— Jusqu'à ce que le Maître revienne.
Catherine n'avait pas insisté. Aussi bien, l'étrange sollicitude de Zobeïda avait de quoi l'inquiéter car elle ne s'illusionnait guère sur les sentiments que lui portait la princesse : sans même la connaître, Zobeïda, d'instinct
sans doute, la haïssait aussi farouchement qu'elle- même le faisait.
Alors pourquoi cette garde attentive, ces consignes sévères ? Zobeïda ne pouvait deviner les liens qui l'attachaient à Arnaud. Elle n'était, pour Faîtière princesse, qu'une esclave de plus, une femme comme les autres, même si le caprice du prince l'élevait un instant au-dessus de ses pareilles. Craignait-elle tant que son captif, en apercevant seulement la nouvelle venue, ne s'y intéressât par trop ? Était-ce le seul fait que Catherine appartînt au même peuple qu'Arnaud qui motivait ses agissements ? La simple crainte des bourreaux aurait dû suffire, normalement, à retenir la favorite loin du logis de la princesse... Depuis trois jours, l'esprit de Catherine s'était acharné à trouver des réponses à toutes ces questions mais en vain. Morayma, interrogée, était devenue curieusement discrète. Elle faisait le dos rond, semblait chercher à se faire aussi petite que possible et ne levait plus sur Catherine qu'un regard où l'espoir se mêlait à une crainte insurmontable. Ses visites étaient d'une remarquable brièveté. Elle venait s'enquérir de ce que pouvait désirer la jeune femme et disparaissait avec une hâte visible. En vérité, Catherine n'y comprenait plus rien, mais, vivant dans la crainte d'apprendre le départ de Zobeïda, et d'Arnaud par conséquent, pour les terres lointaines du Maghreb, elle en arrivait peu à peu à l'épuisement de sa résistance nerveuse. Les nuits surtout, au cours desquelles son imagination affolée servait sa jalousie, étaient insupportables et Catherine était à deux doigts de se jeter, tête première, dans le premier coup de folie qui lui passerait par la tête, quand, dans la matinée du quatrième jour, elle avait vu arriver Marie-Aïcha, étroitement voilée suivant la tradition, mais souriante.

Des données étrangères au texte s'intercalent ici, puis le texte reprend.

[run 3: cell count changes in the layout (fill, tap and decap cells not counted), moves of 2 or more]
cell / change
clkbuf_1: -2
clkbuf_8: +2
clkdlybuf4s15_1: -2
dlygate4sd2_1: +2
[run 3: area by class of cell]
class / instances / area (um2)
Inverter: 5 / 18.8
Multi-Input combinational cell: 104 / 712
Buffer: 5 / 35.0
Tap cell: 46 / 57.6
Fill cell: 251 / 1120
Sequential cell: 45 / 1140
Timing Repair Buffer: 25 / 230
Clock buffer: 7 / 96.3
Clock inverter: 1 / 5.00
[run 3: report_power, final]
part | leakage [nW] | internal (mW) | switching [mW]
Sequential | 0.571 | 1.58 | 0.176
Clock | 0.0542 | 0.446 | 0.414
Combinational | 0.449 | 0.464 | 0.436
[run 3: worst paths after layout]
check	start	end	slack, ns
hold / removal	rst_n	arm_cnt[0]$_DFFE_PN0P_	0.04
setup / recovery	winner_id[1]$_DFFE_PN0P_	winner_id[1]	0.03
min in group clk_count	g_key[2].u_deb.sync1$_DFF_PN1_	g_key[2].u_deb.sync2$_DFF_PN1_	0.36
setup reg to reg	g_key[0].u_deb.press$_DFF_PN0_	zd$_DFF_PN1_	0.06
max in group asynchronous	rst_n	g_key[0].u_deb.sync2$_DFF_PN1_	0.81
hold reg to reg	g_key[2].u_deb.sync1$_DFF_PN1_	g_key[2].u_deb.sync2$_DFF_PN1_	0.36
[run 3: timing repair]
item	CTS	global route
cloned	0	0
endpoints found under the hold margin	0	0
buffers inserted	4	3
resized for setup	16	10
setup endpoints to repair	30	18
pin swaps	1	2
File: src/rtl/store_queue_drain.sv
// Circular store queue: dispatch allocates in order, address RS and CDB fill entries,
// ROB commit marks them, and committed entries drain one at a time to the dcache write port.
package sq_pkg;
  typedef enum logic [2:0] {ST_SB = 3'b000, ST_SH = 3'b001, ST_SW = 3'b010} store_f3_t;
endpackage

module store_queue_drain
  import sq_pkg::*;
#(
  parameter int SQ_DEPTH              = 8,
  parameter int STORE_QUEUE_PTR_WIDTH = 3,
  parameter int PHYSICAL_REG_WIDTH    = 6
) (
  input  logic                             clk,
  input  logic                             rst,
  input  logic                             sq_alloc,
  input  logic [PHYSICAL_REG_WIDTH-1:0]    alloc_data_tag,
  input  logic                             alloc_data_valid,
  input  logic [31:0]                      alloc_data,
  output logic [STORE_QUEUE_PTR_WIDTH-1:0] sq_alloc_idx,
  output logic                             sq_full,
  input  logic                             store_address_ready,
  input  logic [STORE_QUEUE_PTR_WIDTH-1:0] SQ_entry_idx,
  input  logic [31:0]                      addr_v_in,
  input  logic [3:0]                       wmask_in,
  input  store_f3_t                        store_type,
  input  logic                             cdb_valid,
  input  logic [PHYSICAL_REG_WIDTH-1:0]    cdb_tag,
  input  logic [31:0]                      cdb_data,
  input  logic                             rob_commit_store,
  input  logic                             flush,
  output logic                             dmem_write,
  output logic [31:0]                      dmem_addr,
  output logic [3:0]                       dmem_wmask,
  output logic [31:0]                      dmem_wdata,
  input  logic                             dmem_resp,
  output logic                             sq_empty
);
  localparam int PW = STORE_QUEUE_PTR_WIDTH;
  typedef logic [PW:0] ptr_t;

  typedef struct packed {
    logic                          valid;
    logic                          addr_valid;
    logic                          data_valid;
    logic                          committed;
    logic [PHYSICAL_REG_WIDTH-1:0] tag;
    logic [29:0]                   waddr;
    logic [3:0]                    wmask;
    store_f3_t                     st;
    logic [31:0]                   data;
  } sq_entry_t;

  typedef enum logic {IDLE, WRITE} state_t;

  sq_entry_t q    [SQ_DEPTH];
  sq_entry_t q_nx [SQ_DEPTH];
  ptr_t      head, cmt, tail, cmt_nx;
  state_t    state, state_nx;
  logic      do_alloc, do_commit, pop, head_ok, load, alloc_hit;
  logic      unused_addr_lsb;

  assign unused_addr_lsb = ^addr_v_in[1:0];

  assign sq_empty     = (head == tail);
  assign sq_full      = (head[PW] != tail[PW]) && (head[PW-1:0] == tail[PW-1:0]);
  assign sq_alloc_idx = tail[PW-1:0];
  assign do_alloc     = sq_alloc && !sq_full && !flush;
  assign do_commit    = rob_commit_store && (cmt != tail);
  assign cmt_nx       = cmt + ptr_t'(do_commit);
  assign pop          = (state == WRITE) && dmem_resp;
  assign alloc_hit    = cdb_valid && (cdb_tag == alloc_data_tag);
  assign head_ok      = q[head[PW-1:0]].valid && q[head[PW-1:0]].committed &&
                        q[head[PW-1:0]].addr_valid && q[head[PW-1:0]].data_valid;
  assign dmem_write   = (state == WRITE);

  function automatic logic [31:0] lanes(store_f3_t t, logic [31:0] d);
    case (t)
      ST_SB:   return {4{d[7:0]}};
      ST_SH:   return {2{d[15:0]}};
      default: return d;
    endcase
  endfunction

  always_comb begin
    for (int i = 0; i < SQ_DEPTH; i++) begin
      q_nx[i] = q[i];
      if (store_address_ready && q[i].valid && SQ_entry_idx == PW'(i)) begin
        q_nx[i].waddr      = addr_v_in[31:2];
        q_nx[i].wmask      = wmask_in;
        q_nx[i].st         = store_type;
        q_nx[i].addr_valid = 1'b1;
      end
      if (cdb_valid && q[i].valid && !q[i].data_valid && q[i].tag == cdb_tag) begin
        q_nx[i].data       = cdb_data;
        q_nx[i].data_valid = 1'b1;
      end
      if (do_commit && cmt[PW-1:0] == PW'(i))
        q_nx[i].committed = 1'b1;
      if (pop && head[PW-1:0] == PW'(i))
        q_nx[i].valid = 1'b0;
      // Squash the uncommitted window [new commit, tail) by distance from the commit pointer.
      if (flush && ({1'b0, PW'(i) - cmt_nx[PW-1:0]} < (tail - cmt_nx)))
        q_nx[i].valid = 1'b0;
      if (do_alloc && tail[PW-1:0] == PW'(i)) begin
        q_nx[i].valid      = 1'b1;
        q_nx[i].addr_valid = 1'b0;
        q_nx[i].committed  = 1'b0;
        q_nx[i].tag        = alloc_data_tag;
        q_nx[i].data_valid = alloc_data_valid || alloc_hit;
        q_nx[i].data       = alloc_data_valid ? alloc_data : cdb_data;
      end
    end
  end

  always_ff @(posedge clk or posedge rst) begin
    if (rst) begin
      for (int i = 0; i < SQ_DEPTH; i++) q[i] <= '0;
      head <= '0;
      cmt  <= '0;
      tail <= '0;
    end else begin
      for (int i = 0; i < SQ_DEPTH; i++) q[i] <= q_nx[i];
      if (pop) head <= head + ptr_t'(1);
      cmt  <= cmt_nx;
      tail <= flush ? cmt_nx : tail + ptr_t'(do_alloc);
    end
  end

  always_comb begin
    state_nx = state;
    load     = 1'b0;
    case (state)
      IDLE:  if (head_ok) begin
               state_nx = WRITE;
               load     = 1'b1;
             end
      WRITE: if (dmem_resp) state_nx = IDLE;
      default: state_nx = IDLE;
    endcase
  end

  always_ff @(posedge clk or posedge rst) begin
    if (rst) begin
      state      <= IDLE;
      dmem_addr  <= '0;
      dmem_wmask <= '0;
      dmem_wdata <= '0;
    end else begin
      state <= state_nx;
      if (load) begin
        dmem_addr  <= {q[head[PW-1:0]].waddr, 2'b00};
        dmem_wmask <= q[head[PW-1:0]].wmask;
        dmem_wdata <= lanes(q[head[PW-1:0]].st, q[head[PW-1:0]].data);
      end
    end
  end

  a_commit_has_entry: assert property (@(posedge clk) disable iff (rst)
    rob_commit_store |-> (cmt != tail));

endmodule

File: config.mk
export PLATFORM = sky130hd
export DESIGN_NAME = store_queue_drain
export DESIGN_NICKNAME = d
export VERILOG_FILES = /design/src/rtl/store_queue_drain.sv
export SDC_FILE = /design/constraint.sdc
export NUM_CORES = 2
export LEC_CHECK = 0
export CAP_MARGIN = 40
export CORE_UTILIZATION = 35
export CTS_CLUSTER_DIAMETER = 100
export DETAILED_ROUTE_END_ITERATION = 8
export PLACE_DENSITY = 0.56
export SYNTH_ARGS = -nofsm -noshare
export SYNTH_HDL_FRONTEND = slang
export SYNTH_SLANG_ARGS = --single-unit
File: constraint.sdc
create_clock -name clk -period 63.7 [get_ports clk]
set_clock_uncertainty 0.2 [all_clocks]
set_input_delay 9.555 -clock clk [delete_from_list [all_inputs] [get_ports clk]]
set_output_delay 9.555 -clock clk [all_outputs]
set_load 0.05 [all_outputs]
==> results.sh <==
export IMPL_status="finished, final reports clean"
export IMPL_start_util=0.354
export IMPL_rsz0062_at_grt="no"
export IMPL_drive_gt1_frac=0.230
export IMPL_drtAntennaViolNets=0
export IMPL_switching_share=0.362
export IMPL_insertion_delay_ns=0.64
export IMPL_grt_total_usage=0.197
export IMPL_drt_first_pass_iters=7
export IMPL_powerDensity_nw_per_um2=49.4
export IMPL_drt_initial_drc_count=1683
export IMPL_die_h_um=317
export IMPL_numPortBuffers=196
export IMPL_syn_avg_cell_area_um2=11.7
export IMPL_worstPathArrival_ns=2.85
export IMPL_ios=201
export IMPL_pwr_share_clk=0.237
export IMPL_grt_pass1_vias=23800
export IMPL_wirelength_um=98700
export IMPL_p_seq_frac=0.374
export IMPL_gr_total_overflow=0
export IMPL_die_area_um2=101000
export IMPL_hold_buffers=0
export IMPL_p_leak_nw=19.1
export IMPL_via_count=23400
export IMPL_num_rows=115
export IMPL_r2r_start="tail[2]$_DFF_PP0_"
export IMPL_final_common_cell="dfrtp_1"
export IMPL_critPathRequiredTime_ns=53.95
export IMPL_antenna_found_initial=10
export IMPL_power_mw=2.02
export IMPL_synth_main_ff_cell="dfrtp_1"
export IMPL_worstSetupStartpoint="head[2]$_DFFE_PP0P_"
export IMPL_cts_setup_buffers=0
export IMPL_vias_per_cell=5.28
export IMPL_drv_cap=0
export IMPL_cts_buffers=82
export IMPL_start_kind="register"
export IMPL_wl_per_cell_um=22.3
export IMPL_fin_tns_setup_ns=0
export IMPL_fmax_mhz=79.3
export IMPL_netlist_area_um2=34800
export IMPL_pwr_share_comb=0.389
export IMPL_synth_warnings=0
export IMPL_clock_sinks=711
export IMPL_cts_tree="built"
export IMPL_setup_viol=0
export IMPL_grt_pass1_wl_um=150000
export IMPL_hold_path_class="register to register"
export IMPL_yosysSeqAreaShare=0.511
export IMPL_hp_start="dmem_addr[27]$_DFFE_PP0P_"
export IMPL_path_max_fanout=36
export IMPL_drv_slew=0
export IMPL_dp_hpwl_um=58000
export IMPL_cts_htree_levels=3
export IMPL_relSlewSlack=0.359
export IMPL_clock_tree_buffer_depth=3
export IMPL_synth_cell_types=59
export IMPL_worst_pin_slew_ns=0.962
export IMPL_hold_viol=0
export IMPL_syn_instance_count=2978
export IMPL_path_class="register to primary output"
export IMPL_nets=3225
export IMPL_p_switching_uw=731
export IMPL_synth_edff_count=0
export IMPL_gp_congestion=0.753
export IMPL_cts_root_buffer="clkbuf_16"
export IMPL_clk_pin_slew_ns=0.05
export IMPL_crit_path_end_kind="primary output"
export IMPL_final_period_utilization=0.198
export IMPL_core_area_um2=98400
export IMPL_drc=0
export IMPL_async_flop_share=1.00
export IMPL_peakVddDrop_uv=26.7
export IMPL_internal_power_mw=1.29
export IMPL_cts_resized_gates=0
export IMPL_mostFrequentLayoutCells="dfrtp_1 (708), nand2_1 (512), mux2_2 (359)"
export IMPL_die_w_um=317
export IMPL_grt_start_max_net_pins=111
export IMPL_synth_ff_latch_count=711
export IMPL_timing_hold_ws_ns=0.277
export IMPL_synthToLayoutAreaGrowth_pct=17.4
export IMPL_fin_crit_ns=12.60
[metal layers]
metal  global-route usage  vias to the layer above  routed length [um]
li1                     -                    10700                   -
met1                0.272                    12000               44400
met2                0.319                      521               47000
met3               0.0340                      133                5130
met4               0.0544                       16                2060
met5                    0                        -                  98
[cell type report]
type,count,area (um2)
diodes,1,2.50
clock buffers,122,2400
clock inverters,29,348
fillers,9314,57600
inverters,31,125
multi-input cells,1991,15900
flip-flops and latches,711,17800
well taps,1287,1610
repair buffers,257,2720
[stage by stage]
step / cells / setup slack (ns) / utilization / instance area, um2
2_1_floorplan: 2979 / 34.00 / - / 34800
3_3_place_gp: 4261 / 49.81 / 0.383 / 37700
3_5_place_dp: 4277 / 50.54 / 0.387 / 38100
4_1_cts: 4428 / 51.05 / 0.415 / 40900
5_1_grt: 4429 / 50.91 / 0.415 / 40900
6_report: 4429 / 51.10 / 0.415 / 40900
[worst max-delay path, cell delays in order (launching register included)]
cell and delay [ns]:
dfrtp_4 0.72, xnor2_1 0.39, nand3_1 0.16, nor2b_1 0.13
clkdlybuf4s50_1 0.81
[state kept, by name (all words and copies together), names as in the netlist]
register	cells
cmt	4
dmem_addr	30
dmem_wdata	32
dmem_wmask	4
dmem_write	1
head	4
q	632
tail	4
[path summary, 6_finish.rpt]
path / end / cells past startpoint / slack (ns)
min in group asynchronous: q[536]$_DFFE_PP0P_ / 2 / 9.29
max: sq_full / 4 / 51.10
max in group asynchronous: q[483]$_DFFE_PP0P_ / 7 / 51.62
min: dmem_addr[27]$_DFFE_PP0P_ / 2 / 0.28
min reg2reg: dmem_addr[27]$_DFFE_PP0P_ / 2 / 0.28
max reg2reg: q[315]$_DFFE_PP0P_ / 14 / 59.23
[kinds of logic after synthesis]
kind of cell	Yosys count	share of synthesized area
and+or+nand+nor	762	0.0892
muxes	731	0.273
DFF	711	0.511
AOI/OAI and AO/OA	394	0.0627
buffers and inverters	277	0.0352
xor gates and xnor gates	76	0.0193
adders and majority gates	26	0.00942
other	1	0.000108
[power groups by stage]
stage	clock network [mW]	registers (mW)	logic, mW
6_report	0.478	0.754	0.786
3_5_place_dp	0	0.760	0.792
4_1_cts	0.489	0.753	0.795
3_3_place_gp	0	0.756	0.771
5_1_grt	0.508	0.777	0.861
2_1_floorplan	0	0.763	0.558
[synthesized netlist by cell type, types with 4 or more instances]
cell	number	area (um2)
a31oi_1	98	613
mux2_1	8	90.1
nand2_1	512	1920
xnor2_1	30	263
nand2b_1	4	25.0
nand3_1	15	75.1
and2_1	4	25.0
buf_1	13	48.8
o21ai_1	24	120
nand4_1	20	125
inv_1	26	97.6
dfrtp_1	711	17800
buf_4	15	113
nor2b_1	7	43.8
a21oi_1	62	310
o21ai_0	189	946
nor2_1	153	574
ha_1	23	288
nor3_1	20	100
mux2_2	359	4040
clkbuf_1	126	473
xor2_1	45	394
and2_0	8	50.1
a31o_2	5	43.8
buf_2	90	450
nor3b_1	4	30.0
mux4_2	135	3040
mux2i_1	226	2260
Note: power is estimated with default switching activity, not from simulation.
==> edit 1, RTL diff (same settings) <==
Make the reset (`rst`) synchronous in 2 clocked blocks.
--- a/src/rtl/store_queue_drain.sv
+++ b/src/rtl/store_queue_drain.sv
@@ -113,7 +113,7 @@
     end
   end
 
-  always_ff @(posedge clk or posedge rst) begin
+  always_ff @(posedge clk) begin
     if (rst) begin
       for (int i = 0; i < SQ_DEPTH; i++) q[i] <= '0;
       head <= '0;
@@ -140,7 +140,7 @@
     endcase
   end
 
-  always_ff @(posedge clk or posedge rst) begin
+  always_ff @(posedge clk) begin
     if (rst) begin
       state      <= IDLE;
       dmem_addr  <= '0;
Check against the original RTL: not settled (the Yosys comparison gave no result); the edit may change what the design does.
==> edit 1 against the original RTL <==
Sequential cell count increased by 3; sequential share of layout area decreased by 6.9 points; setup slack improved by 0.044 ns; global-route usage increased by 2.1 points; synthesized area decreased by 3.9%; routed wire length increased by 9.2%; cell area decreased by 4.6%; critical path type unchanged.
Power is not compared: it rests on default switching activity, and its combinational part moved more than twofold at a synthesized area within 25%.
==> edit 1: results (changes against the original RTL) <==
- Run status: finished, final reports clean (unchanged)
* Number of instances in the synthesized netlist: 3731 (was 2978)
- The share of the core filled with cells was 41.46% (was 41.52%).
- The cell count after placement is 4866 (was 4277).
- Worst r2r dst: dmem_wdata[13] (was q[315])
- The destination of the worst hold path was q[3][54] (was dmem_addr[27]).
- Met1 WL: 47600 microns (was 44360 microns)
- Slew Limit Headroom: 18.22% (was 35.86%)
* Routed Wire Length: 107800 microns (was 98680 microns)
- The critical path launch point is tail[1] (was head[2]).
- DRT iter0 DRCs: 2258 (was 1683)
* Time the final worst path needs with I/O delays and setup: 12.56 ns (was 12.60 ns)
- Inverters: 16 (was 31)
* Post-synthesis compound-gate area fraction: 13.71% (was 6.272%)
- The number of global-route vias before repair was 26280 (was 23840).
* Met2 track demand over resource: 36.21% (was 31.92%)
- The total iterations of the first detailed-routing run is 5 (was 7).
- Count of fill cells added during filler insertion: 9178 (was 9314)
- The number of vias per cell came to 5.393 (was 5.281).
- Arrival time at the worst endpoint: 2.81 ns (was 2.85 ns)
- Cell variety after synth: 57 (was 59)
- The xor-xnor portion of the synthesized cell area is 2.013% (was 1.935%).
* Clock buffer instance count of the final layout: 125 (was 122)
- The routing usage on met1 came to 29.04% (was 27.20%).
* Leading register cell type out of synthesis: dfxtp_1 (was dfrtp_1)
* Width of the chip: 311.1 microns (was 317.3 microns)
- Share of final layout cell area taken by clock buffers and inverters: 7.356% (was 6.731%)
- Fraction of the yosys area taken by sequential cells: 42.75% (was 51.14%)
- Multi-Input Combinational: 2617 (was 1991)
* CP Max Fanout: 17 (was 36)
- The register-to-register setup slack was 59.22 ns (was 59.23 ns).
* Hold_sp: q[3][54] (was dmem_addr[27])
- The HPWL after detailed placement is 60510 microns (was 57970 microns).
* Mux contribution to synthesized area: 19.26% (was 27.27%)
- Non-clock buffer total of the final layout: 265 (was 257)
- Top post-synthesis cells by area: dfxtp_1, mux4_2, nand2_1, mux2i_1, a211oi_1 (was dfrtp_1, mux2_2, mux4_2, mux2i_1, nand2_1)
- The arithmetic-cell share of the synthesized area counting full adders, half adders and majority gates came to 0.9805% (was 0.9422%).
- Routability congestion estimate: 0.7637 (was 0.7533)
* Fin cells: 5020 (was 4429)
* Routed met3 length: 6078 microns (was 5127 microns)
- The layout net count came to 3848 (was 3225).
- Share of layout cells above drive strength 1: 10.39% (was 22.99%)
* Worst Hold Slack: 0.2506 ns (was 0.2767 ns)
edit 1: cell types whose count changed after synthesis, sizes merged, moves of 56 or more:
| cell | delta |
|---|---|
| mux2 | -320 |
| nor2 | +228 |
| a211oi | +273 |
| buf | +56 |
| o21ai | -200 |
| a21oi | +315 |
| clkbuf | +83 |
| mux2i | +56 |
| dfrtp | -711 |
| a31oi | -96 |
| dfxtp | +714 |
| nand2 | +276 |
edit 1: cells by family (layout without fill, tap and decap cells):
| group | after synthesis | after routing |
|---|---|---|
| AND/OR/NAND/NOR | 1312 | 1312 |
| AO/OA/AOI/OAI | 734 | 734 |
| flip-flops | 714 | 714 |
| multiplexers | 467 | 467 |
| buffers and inverters | 401 | 432 |
| XOR/XNOR | 76 | 76 |
| adder cells (fa/ha/maj) | 26 | 26 |
| other | 1 | 5 |
edit 1: critical path, cell delays in order, from the launching register on:
cell and delay [ns]:
dfxtp_1 0.83, xnor2_1 0.23, nand3_1 0.13, nor2_1 0.15, clkdlybuf4s50_1 0.82
==> edit 2, RTL diff (config.mk and constraints unchanged) <==
Made on the original files. Change the parameter `SQ_DEPTH` from 8 to 4.
--- a/src/rtl/store_queue_drain.sv
+++ b/src/rtl/store_queue_drain.sv
@@ -7,7 +7,7 @@
 module store_queue_drain
   import sq_pkg::*;
 #(
-  parameter int SQ_DEPTH              = 8,
+  parameter int SQ_DEPTH              = 4,
   parameter int STORE_QUEUE_PTR_WIDTH = 3,
   parameter int PHYSICAL_REG_WIDTH    = 6
 ) (
Check against the original RTL: same outputs for any inputs over 4 cycles, from zero or initial values and one cycle with rst high; that may be too few to reach the edited logic, so the function may still have changed.
==> edit 2 against the original RTL <==
Core utilization increased by 2.0 points; via count shrank 45%; cell area shrank 45%; setup slack worse by 0.077 ns; sequential cell count shrank 316; synthesized area is 47% lower; sequential share of layout area is 0.39 points higher; non-clock buffer count decreased by 33; total power is 43% lower; hold slack improved by 0.0039 ns; routed wire length down 47%; critical path depth is the same; largest power group unchanged; highest routed layer unchanged.
==> edit 2: results (changes against the original RTL) <==
- Slew Limit Headroom: 42.22% (was 35.86%)
* Sequential cell area: 9892 sq um (was 17800 sq um)
* Met2 Wirelength: 25500 microns (was 47030 microns)
* Share of final layout cell area taken by clock buffers and inverters: 6.306% (was 6.731%)
* Beginning of the worst register-to-register path: tail[1] (was tail[2])
- Cell count of the worst hold path: 1 (was 2)
- Via count of the first global-routing pass: 13620 (was 23840)
- The area share of buffers outside the clock network is 10.19% (was 6.651%).
- The peak supply drop came to 0.00001987 V (was 0.00002668 V).
- Clk pwr: 253 uW (was 478 uW)
* Cell depth of the worst flop-to-flop path: 13 (was 14)
* Worst Hold Slack: 0.2805 ns (was 0.2767 ns)
* First-pass GRT wire length: 81900 microns (was 150400 microns)
- The critical path launch point is head[0] (was head[2]).
* Routability congestion estimate: 0.7896 (was 0.7533)
- Detailed Place HPWL: 32650 microns (was 57970 microns)
* Layout Nets: 1702 (was 3225)
* Power dissipated by switching net loads: 410.0 uW (was 731.1 uW)
- The post-route cell area is 22500 sq um (was 40860 sq um).
- Cell total after placement: 2188 (was 4277)
- DRT iter0 DRCs: 864 (was 1683)
* LEAKAGE: 0.009577 uW (was 0.01913 uW)
* Run status: finished, final reports clean (unchanged)
* CTS Buf Count: 46 (was 82)
- Met2 track demand over resource: 32.73% (was 31.92%)
- # H-tree levels: 2 (was 3)
* Global-route usage over all layers: 19.87% (was 19.72%)
* Registers with the most flip-flops: q (316), dmem_wdata (32), dmem_addr (30) (was q (632), dmem_wdata (32), dmem_addr (30))
==> edit 2: changes by cell type after synthesis, sizes merged, moves of 106 or more <==
| cell | delta |
|---|---|
| dfrtp | -316 |
| mux2 | -146 |
| mux2i | -226 |
| nand2 | -479 |
| nor2 | -106 |
| o21ai | -201 |
| o32ai | +127 |
==> edit 2: kinds of logic (layout without fill, tap and decap cells) <==
group                    after synthesis  count (layout)  share of synthesized area [%]
AO/OA/AOI/OAI                        330             330                          12.01
XOR/XNOR                              50              50                          2.415
adder cells (fa/ha/maj)               20              20                          1.384
buffers and inverters                162             347                          4.227
flip-flops                           395             395                          53.60
multiplexers                         294             294                          22.30
other                                  1               3                        0.02033
AND/OR/NAND/NOR                      146             146                          4.050
==> edit 2: critical path, delay by kind of cell (launching register included) <==
| family | cells | cell delay [ns] |
|---|---|---|
| xor gates and xnor gates | 1 | 0.26 |
| buffers and inverters | 1 | 0.83 |
| DFF | 1 | 0.96 |
| and+or+nand+nor | 2 | 0.31 |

— J'ai pensé que tu t'ennuyais, lui dit la jeune femme en rejetant son voile, et Morayma n'a pas fait trop de difficultés pour me permettre de venir ici.
— Les eunuques t'ont laissée passer ?
— Pourquoi pas ? Ils ont ordre de t'empêcher de sortir, mais tu peux recevoir des visites.
La présence de Marie avait fait du bien à Catherine. C'était une présence amicale et, de plus, la jeune fille venait du même pays qu'elle
: la Bourgogne. Avec stupeur, Catherine, en l'écoutant raconter son histoire, avait découvert avec la sienne propre plus d'une analogie. En effet, cette jolie fille de vigneron beaunois avait eu la malchance d'attirer l'attention d'un sergent du duc Philippe. Cet homme, jouissant de la faveur de son maître, avait demandé que Marie Vermeil lui fût donnée pour épouse et l'ordre était venu, dans la petite maison de Beaune, de préparer la noce. Marie aurait peut-être pris la chose avec philosophie car le sergent, Colas Laigneau, était plutôt beau garçon, si elle ne s'était éprise, depuis longtemps déjà, d'un sien cousin Jehan Goriot auquel elle avait juré foi et amour.
Jehan était un assez mauvais sujet, toujours à court d'argent, mais jamais à court de filles et rêvant d'aventures fabuleuses. Il avait la langue bien pendue, l'imagination fertile et, auprès de lui, Marie rêvait tout éveillée. Tel qu'il était, malgré ses nombreuses infidélités, elle l'adorait, et quand l'ordre du duc était venu lui enjoindre d'épouser Colas, Marie s'était affolée, avait supplié Jehan de l'enlever et de fuir avec elle vers ces pays du Sud, pleins de soleil et de fleurs, dont il lui rebattait les oreilles depuis qu'un ménestrel de passage lui en avait parlé.
À sa manière, Jehan aimait Marie. Elle était belle et sage. Il la désirait ardemment et l'idée de l'enlever, surtout en la soufflant à un autre, lui souriait. Mais il fallait de l'argent. C'est alors qu'ils avaient commis leur mauvaise action : Marie avait emprunté la moitié des économies de son père, sans l'en avertir bien entendu, tandis que Jehan dévalisait la maison du bailli parti pour une journée sur ses terres de Meursault. La même nuit, une nuit bien sombre, les deux amants avaient fui vers la Saône pour ne plus revenir. Mais Marie, qui avait cru partir vers le bonheur, n'avait pas tardé à déchanter.